Fairer Handel als Prozess

t »Kein Verkauf ohne Information«, so lautete das Motto der Weltläden in den 1970er-Jahren, wo der Faire Handel seinen Anfang nahm. Gerd und Katharina Nickoleit bemühen sich seit langem, die Regeln für den internationalen Handel gerechter zu gestalten. Ihr Buch Fair For Future. Ein gerechter Handel ist möglich enthält eine scharfe Analyse der gegenwärtigen Lage des Fairen Handels und zeigt dessen Entwicklung auf, geschmückt mit persönlichen Erfahrungen.

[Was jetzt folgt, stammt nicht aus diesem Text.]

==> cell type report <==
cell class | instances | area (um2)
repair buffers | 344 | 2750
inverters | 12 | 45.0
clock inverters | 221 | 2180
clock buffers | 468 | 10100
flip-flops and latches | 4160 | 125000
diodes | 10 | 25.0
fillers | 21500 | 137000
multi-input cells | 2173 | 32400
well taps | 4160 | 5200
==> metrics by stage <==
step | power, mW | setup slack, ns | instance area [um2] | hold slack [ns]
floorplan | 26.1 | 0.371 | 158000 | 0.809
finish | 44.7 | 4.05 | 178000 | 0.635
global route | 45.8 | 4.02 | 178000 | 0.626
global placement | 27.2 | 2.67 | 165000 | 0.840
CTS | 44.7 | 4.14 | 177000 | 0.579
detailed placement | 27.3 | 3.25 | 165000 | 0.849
### config.mk
export PLATFORM = sky130hd
export DESIGN_NAME = dcache_tag_store
export DESIGN_NICKNAME = d
export VERILOG_FILES = /design/src/hw/dcache_pkg.sv /design/src/hw/dcache_tag_store.sv /design/src/hw/dp_ram.sv
export VERILOG_INCLUDE_DIRS = /design/src /design/src/hw
export SDC_FILE = /design/constraint.sdc
export NUM_CORES = 1
export LEC_CHECK = 0
export ABC_AREA = 1
export BUFFER_PORTS_ARGS = -buffer_cell sky130_fd_sc_hd__buf_2
export CAP_MARGIN = 40
export CORE_ASPECT_RATIO = 1.1
export CORE_MARGIN = 2
export CORE_UTILIZATION = 35
export CTS_BUF_LIST = sky130_fd_sc_hd__clkbuf_16
export CTS_CLUSTER_DIAMETER = 50
export DETAILED_ROUTE_END_ITERATION = 16
export GPL_ROUTABILITY_DRIVEN = 0
export PLACE_DENSITY_LB_ADDON = 0.2
export SLEW_MARGIN = 30
export SYNTH_ARGS = -nofsm -noshare
export SYNTH_HDL_FRONTEND = slang
export SYNTH_HIERARCHICAL = 1
export SYNTH_SLANG_ARGS = --single-unit
### constraint.sdc
create_clock -name clk -period 1.8 [get_ports clk]
set_clock_uncertainty 0.05 [all_clocks]
set_input_delay 0.18 -clock clk [delete_from_list [all_inputs] [get_ports clk]]
set_output_delay 0.18 -clock clk [all_outputs]
set_load 0.01 [all_outputs]
### src/hw/dcache_config.svh
`ifndef DCACHE_CONFIG_SVH
`define DCACHE_CONFIG_SVH

// CPU bus
`define DC_AW 16
`define DC_DW 32
`define DC_BYTES 4

// Cache organization
`define DC_WAYS 2
`define DC_SETS 16
`define DC_WORDS 4

// The address splits from the top into tag, index, word in line and byte in word
`define DC_OFFSET_W 2
`define DC_BLOCK_W 2
`define DC_INDEX_W 4
`define DC_TAG_W 8

`endif
### src/hw/dcache_pkg.sv
`include "dcache_config.svh"

package dcache_pkg;

    typedef logic [`DC_AW-1:0] addr_t;
    typedef logic [`DC_DW-1:0] word_t;
    typedef logic [$clog2(`DC_WAYS)-1:0] way_t;

    // Controller states
    typedef enum logic [2:0] {
        IDLE,
        LOAD,
        STORE,
        WB_ACK,
        WB_DATA,
        RSP,
        FILL
    } ctrl_state_e;

    // Requests towards the memory side
    typedef enum logic [1:0] {
        MEM_READ,
        MEM_WRITE_BACK,
        MEM_EVICT
    } mem_req_e;

    // Responses from the memory side
    typedef enum logic {
        RSP_REPLACE_OK,
        RSP_READ_OK
    } mem_rsp_e;

endpackage

### src/hw/dcache_tag_store.sv
`timescale 1ns/10ps
`include "dcache_config.svh"

module dcache_tag_store import dcache_pkg::*; (
    input  logic                 clk,
    input  logic                 rd_en_i,
    input  logic [`DC_INDEX_W-1:0] index_i,
    input  logic [`DC_TAG_W-1:0] lookup_tag_i,
    input  logic                 wr_en_i,
    input  way_t                 wr_way_i,
    input  logic                 wr_valid_i,
    input  logic                 wr_dirty_i,
    input  logic [`DC_TAG_W-1:0] wr_tag_i,
    input  logic                 ptr_advance_i,
    output logic                 hit_o,
    output way_t                 hit_way_o,
    output way_t                 victim_way_o,
    output logic                 victim_valid_o,
    output logic                 victim_dirty_o,
    output logic [`DC_TAG_W-1:0] victim_tag_o
);

    // A set holds {ptr, way N-1 ... way 0} and packs each way as {dirty, valid, tag}
    localparam int WAY_FIELD_W = `DC_TAG_W + 2;
    localparam int PTR_LSB = `DC_WAYS * WAY_FIELD_W;
    localparam int SET_W = PTR_LSB + $bits(way_t);

    logic [SET_W-1:0] set_rd;
    logic [SET_W-1:0] set_wr;
    logic [`DC_WAYS-1:0][`DC_TAG_W-1:0] way_tag;
    logic [`DC_WAYS-1:0] way_valid;
    logic [`DC_WAYS-1:0] way_dirty;
    logic [`DC_WAYS-1:0] way_hit;
    way_t ptr;

    dp_ram #(
        .ADDR_W ($clog2(`DC_SETS)),
        .DATA_W (SET_W)
    ) u_tag_ram (
        .clk      (clk),
        .rd_en_i  (rd_en_i),
        .rd_adr_i (index_i),
        .rd_dat_o (set_rd),
        .wr_en_i  (wr_en_i),
        .wr_adr_i (index_i),
        .wr_dat_i (set_wr)
    );

    always_comb begin
        for (int w = 0; w < `DC_WAYS; w++) begin
            way_tag[w]   = set_rd[w*WAY_FIELD_W +: `DC_TAG_W];
            way_valid[w] = set_rd[w*WAY_FIELD_W + `DC_TAG_W];
            way_dirty[w] = set_rd[w*WAY_FIELD_W + `DC_TAG_W + 1];
            way_hit[w]   = way_valid[w] && (way_tag[w] == lookup_tag_i);
        end
        ptr = set_rd[PTR_LSB +: $bits(way_t)];
    end

    assign hit_o = |way_hit;

    always_comb begin
        hit_way_o = '0;
        for (int w = 0; w < `DC_WAYS; w++) begin
            if (way_hit[w]) begin
                hit_way_o = way_t'(w);
            end
        end
    end

    // The round-robin pointer names the next way to replace
    assign victim_way_o   = ptr;
    assign victim_valid_o = way_valid[ptr];
    assign victim_dirty_o = way_dirty[ptr];
    assign victim_tag_o   = way_tag[ptr];

    // A write rewrites the set read last, with one way's fields replaced
    always_comb begin
        set_wr = set_rd;
        set_wr[wr_way_i*WAY_FIELD_W +: WAY_FIELD_W] = {wr_dirty_i, wr_valid_i, wr_tag_i};
        set_wr[PTR_LSB +: $bits(way_t)] = ptr + way_t'(ptr_advance_i);
    end

endmodule

### src/hw/dp_ram.sv
`timescale 1ns/10ps

module dp_ram #(
    parameter int ADDR_W = 4,
    parameter int DATA_W = 32
) (
    input  logic              clk,
    input  logic              rd_en_i,
    input  logic [ADDR_W-1:0] rd_adr_i,
    output logic [DATA_W-1:0] rd_dat_o,
    input  logic              wr_en_i,
    input  logic [ADDR_W-1:0] wr_adr_i,
    input  logic [DATA_W-1:0] wr_dat_i
);

    logic [DATA_W-1:0] mem [2**ADDR_W];

    // All entries start at zero, so every line comes up invalid
    initial begin
        for (int i = 0; i < 2**ADDR_W; i++) begin
            mem[i] = '0;
        end
    end

    always @(posedge clk) begin
        if (wr_en_i) begin
            mem[wr_adr_i] <= wr_dat_i;
        end
    end

    // Read data holds until the next read, even across writes
    always_ff @(posedge clk) begin
        if (rd_en_i) begin
            rd_dat_o <= mem[rd_adr_i];
        end
    end

endmodule

==> impl_metrics.json <==
{
  "yosys-top-cells-area": "edfxtp_1 68%, nand2_1 12%, nand3_1 8.1%",
  "rows": 81,
  "synth.most_common_cell": "nand2_1",
  "rsz0062_at_grt": "true",
  "cp-endpoint": "hit_o",
  "maxCapViolations": 0,
  "cts_buffers": 39,
  "core_area_mm2": 0.0445,
  "synth_flop_cell": "edfxtp_1",
  "async_flop_share": 0,
  "worstSetupStartpointType": "register",
  "period_share": 1.04,
  "port-buffer-count": 39,
  "maxSlewViolCount": 0,
  "setup_viol": 2,
  "die_h_um": 227,
  "highest_layer": "met4",
  "syn-num-nets": 1576,
  "timing.final.ws_setup_ps": -72.0,
  "syn_avg_cell_area_um2": 10.2,
  "p_per_area_mw_per_mm2": 1040,
  "fin_setup_tns_ps": -91.2,
  "clk_pin_slew_worst_paths_ps": 60,
  "yosys.area.top_type": "edfxtp_1",
  "p_leak_nw": 8.02,
  "drc": 0,
  "drive_gt1_frac": 0.129,
  "initial_utilization": 0.355,
  "hp-class": "primary input to register",
  "r2r_setup_slack_ps": 420,
  "post-place-cells": 2175,
  "first_global_vias": 10458,
  "cp.arrival_ps": 1640,
  "synth_commonest_cells": "499 x nand2_1, 357 x edfxtp_1, 284 x inv_1",
  "cp.required_ps": 1570,
  "final_nets": 1669,
  "drt-pass1-iter-count": 6,
  "pin_count": 40,
  "yosysSeqAreaShare": 0.680,
  "ir_drop_mv": 0.493,
  "finalCriticalPeriod_ps": 1870,
  "via_per_inst": 4.71,
  "r2r-start": "u_tag_ram/rd_dat_o[20]",
  "final_cells": 2250,
  "syn_area_mm2": 0.0158,
  "grt_start_max_net_pins": 72,
  "pre_cts_ws_ps": 119,
  "rr_worst_depth": 4,
  "final-seq-area_mm2": 0.0107,
  "relSlewSlack": 0.677,
  "postCtsHoldBufs": 0,
  "startpoint": "u_tag_ram/rd_dat_o[4]",
  "die_w_um": 206,
  "timing.hold.ws_ps": 137,
  "insertion_delay_ps": 530,
  "max_freq_mhz": 534,
  "place.detailed.hpwl_mm": 25.1,
  "grtUsageTotal": 0.180,
  "path_max_fanout": 3,
  "endpoint_kind": "output pin",
  "antenna_left": 0,
  "cts_tree": "yes",
  "die_area_mm2": 0.0468,
  "synth_seq_cells": 357,
  "drt_wl_total_mm": 40.9,
  "first_iter_violations": 824,
  "wl_met3_mm": 1.75,
  "r2r_end": "u_tag_ram/mem[2][20]",
  "syn_inst": 1549,
  "htreeDepth": 2,
  "cts_root_buf": "clkbuf_16",
  "yosys_warnings": 6,
  "cts_sinks": 357,
  "status": "finished with violations",
  "synth-edff-count": 357,
  "violations": "negative setup slack",
  "drt-met1-wl_mm": 18.1,
  "n_antenna_cell": 0,
  "areaGrowthSynthToFinish_pct": 18.2,
  "synth_top_area_frac": 0.680,
  "antenna_found_initial": 0,
  "gr-total-overflow": 0,
  "multiInputGateArea_mm2": 0.00368,
  "worst-setup-path-type": "register to output pin",
  "clk_path_buf_depth": 3,
  "yosysUniqueCellTypes": 23,
  "wl_per_cell_um": 18.2,
  "wl_met2_mm": 20.2,
  "grt_pass1_wl_mm": 62.7,
  "tightest_slew_ps": 485,
  "hold_violations": 0,
  "num_vias": 10593,
  "fillers": 4286
}
## cell families after synthesis
kind of cell,after synthesis,synth area share
DFF,357,0.680
AOI/OAI and AO/OA,33,0.0107
and+or+nand+nor,791,0.209
xor gates and xnor gates,4,0.00222
buffers and inverters,363,0.0977
muxes,1,0.000714
## critical path: stages (launching register included)
cell	delay, ps
edfxtp_1	430
inv_1	90
nand2_1	70
nand2_1	50
inv_1	50
nand2_1	70
nor2_1	110
nand3_1	70
nand2_1	60
buf_2	120
## sequential cells by signal, summed over array words and instances, names as in the netlist
register	count
u_tag_ram/rd_dat_o	21
u_tag_ram/mem	336
## metrics by stage
| step | area (µm²) | utilization | power (mW) |
|---|---|---|---|
| finish | 18600 | 0.419 | 19.3 |
| floorplan | 15800 | - | 10.5 |
| global placement | 17200 | 0.386 | 11.1 |
| detailed placement | 17200 | 0.386 | 11.1 |
| CTS | 18600 | 0.418 | 19.5 |
| global route | 18600 | 0.419 | 20.0 |
## placed cells by master, fill, tap and decap left out, types with 8 or more instances in the layout
master,netlist,layout
nor2_4,0,16
inv_1,284,290
buf_2,36,37
buf_4,8,67
clkbuf_16,0,41
nand2_1,499,496
buf_12,0,18
edfxtp_1,357,357
a21oi_1,12,10
nand3_1,255,254
clkinv_1,1,8
nor2_1,34,17
o21ai_0,19,9
## routing by layer
metal	track usage	up-vias
li1	-	5175
met5	0	-
met1	0.235	5119
met4	0.0493	0
met2	0.312	244
met3	0.0262	55
## final cells by class
cell class / instances / share of cell area
Timing Repair Buffer: 126 / 0.0587
Clock buffer: 41 / 0.0550
Sequential cell: 357 / 0.575
Inverter: 289 / 0.0583
Multi-Input combinational cell: 829 / 0.198
Clock inverter: 27 / 0.0162
Tap cell: 581 / 0.0390
## timing repair
item | 4_1_cts | 5_1_grt
pin swaps | 4 | 0
gates resized for setup | 17 | 15
buffers inserted | 4 | 1
cloned | 2 | 0
endpoints found under the setup margin | 12 | 11
## power breakdown
group	internal [mW]	total (mW)	switching (mW)	leakage [nW]
Clock	5.11	8.30	3.19	0.678
Sequential	9.42	9.48	0.0654	3.24
Combinational	0.470	1.52	1.05	4.10
## worst min-delay path by stage
stage                     slack [ps]                      to                  start  depth (start not counted)
final                            140    u_tag_ram/mem[4][20]          ptr_advance_i                          3
after global routing             130    u_tag_ram/mem[4][20]          ptr_advance_i                          3
after CTS                        110    u_tag_ram/mem[4][20]          ptr_advance_i                          3
after detailed placement         670  u_tag_ram/rd_dat_o[10]  u_tag_ram/mem[10][10]                          6
after global placement           670    u_tag_ram/mem[7][20]          ptr_advance_i                          3
after floorplan                  240   u_tag_ram/rd_dat_o[0]                rd_en_i                          0
(Power assumes the default switching activity.)
==> config.mk <==
export PLATFORM = sky130hd
export DESIGN_NAME = dcache_ctrl
export DESIGN_NICKNAME = d
export VERILOG_FILES = /design/src/hw/dcache_pkg.sv /design/src/hw/dcache_ctrl.sv
export VERILOG_INCLUDE_DIRS = /design/src /design/src/hw
export SDC_FILE = /design/constraint.sdc
export NUM_CORES = 1
export LEC_CHECK = 0
export BUFFER_PORTS_ARGS = -buffer_cell sky130_fd_sc_hd__buf_2
export CORE_AREA = 2 2 116 118
export CTS_CLUSTER_DIAMETER = 40
export DETAILED_ROUTE_END_ITERATION = 8
export DIE_AREA = 0 0 118 120
export PLACE_DENSITY = 0.77
export SYNTH_ARGS = -nofsm -noshare
export SYNTH_HDL_FRONTEND = slang
export SYNTH_SLANG_ARGS = --single-unit
==> constraint.sdc <==
create_clock -name clk -period 4.8 [get_ports clk]
set_input_delay 1.44 -clock clk [delete_from_list [all_inputs] [get_ports clk]]
set_output_delay 1.44 -clock clk [all_outputs]
set_load 0.01 [all_outputs]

Ziel des Fairen Handels ist es, gerechte Arbeits- und Produktionsverhältnisse zu schaffen, die Menschen im Globalen Süden zu Gute kommen. Um dies nachhaltig zu erreichen, ist es wichtig, den Globalen Norden aufzuklären und »Verknüpfungen zwischen der Ersten und Dritten Welt zu schaffen.«

Ein »Grabenkampf«, der sich im Fairen Handel bis heute hält, ist der zwischen Bewusstseinsbildung und Verkaufszahlen. Der Balanceakt scheint schwierig. Im Buch wird dies am Beispiel der GEPA aufgezeigt: Deren Gesellschafter*innen fordern nicht nur, rentabel zu wirtschaften, sondern auch Rücklagen für neue Projekte zu bilden. Der Druck, Gewinn zu generieren, steigt auch durch den Wettbewerb mit konventionellem Handel. Der Faire Handel ist neben ökonomischen Dilemmata auch mit ökologischen konfrontiert, zum Beispiel in der Transportfrage. Da viele Waren lange Strecken über Luft und Wasser zurücklegen, stellt sich die Frage nach der Verhältnismäßigkeit der Umweltkosten. Die Autor*innen diskutieren des Weiteren das Lieferkettenproblem bei Artikeln, die aus verschiedenen Ressourcen bestehen. Bei diesen ist es schwierig, den fairen Ursprung des Gesamtprodukts zu gewährleisten. Unzählige Siegel für faire Herstellungsbedingungen zeigen, dass der Faire Handel keine Nische mehr, sondern im Mainstream angekommen ist. Viele Konzerne benutzen sie jedoch, um das eigene Image zu polieren. Für Kritik sorgen bürokratische Hürden und Umweltkriterien, die für kleine Kooperativen schwer zu stemmen sind. All diese Herausforderungen zeigen eines: »Fairer Handel ist kein Zustand, sondern ein Prozess.« Das Buch schafft es, diesen nachvollziehbar darzustellen und bietet Ideen, wie die vielen Spannungsfelder aufgelöst werden könnten.

Alexander Schmidt

t Gerd und Katharina Nickoleit: Fair for Future. Ein gerechter Handel ist möglich, Ch. Links Verlag, Berlin 2021. 224 Seiten, 18 Euro.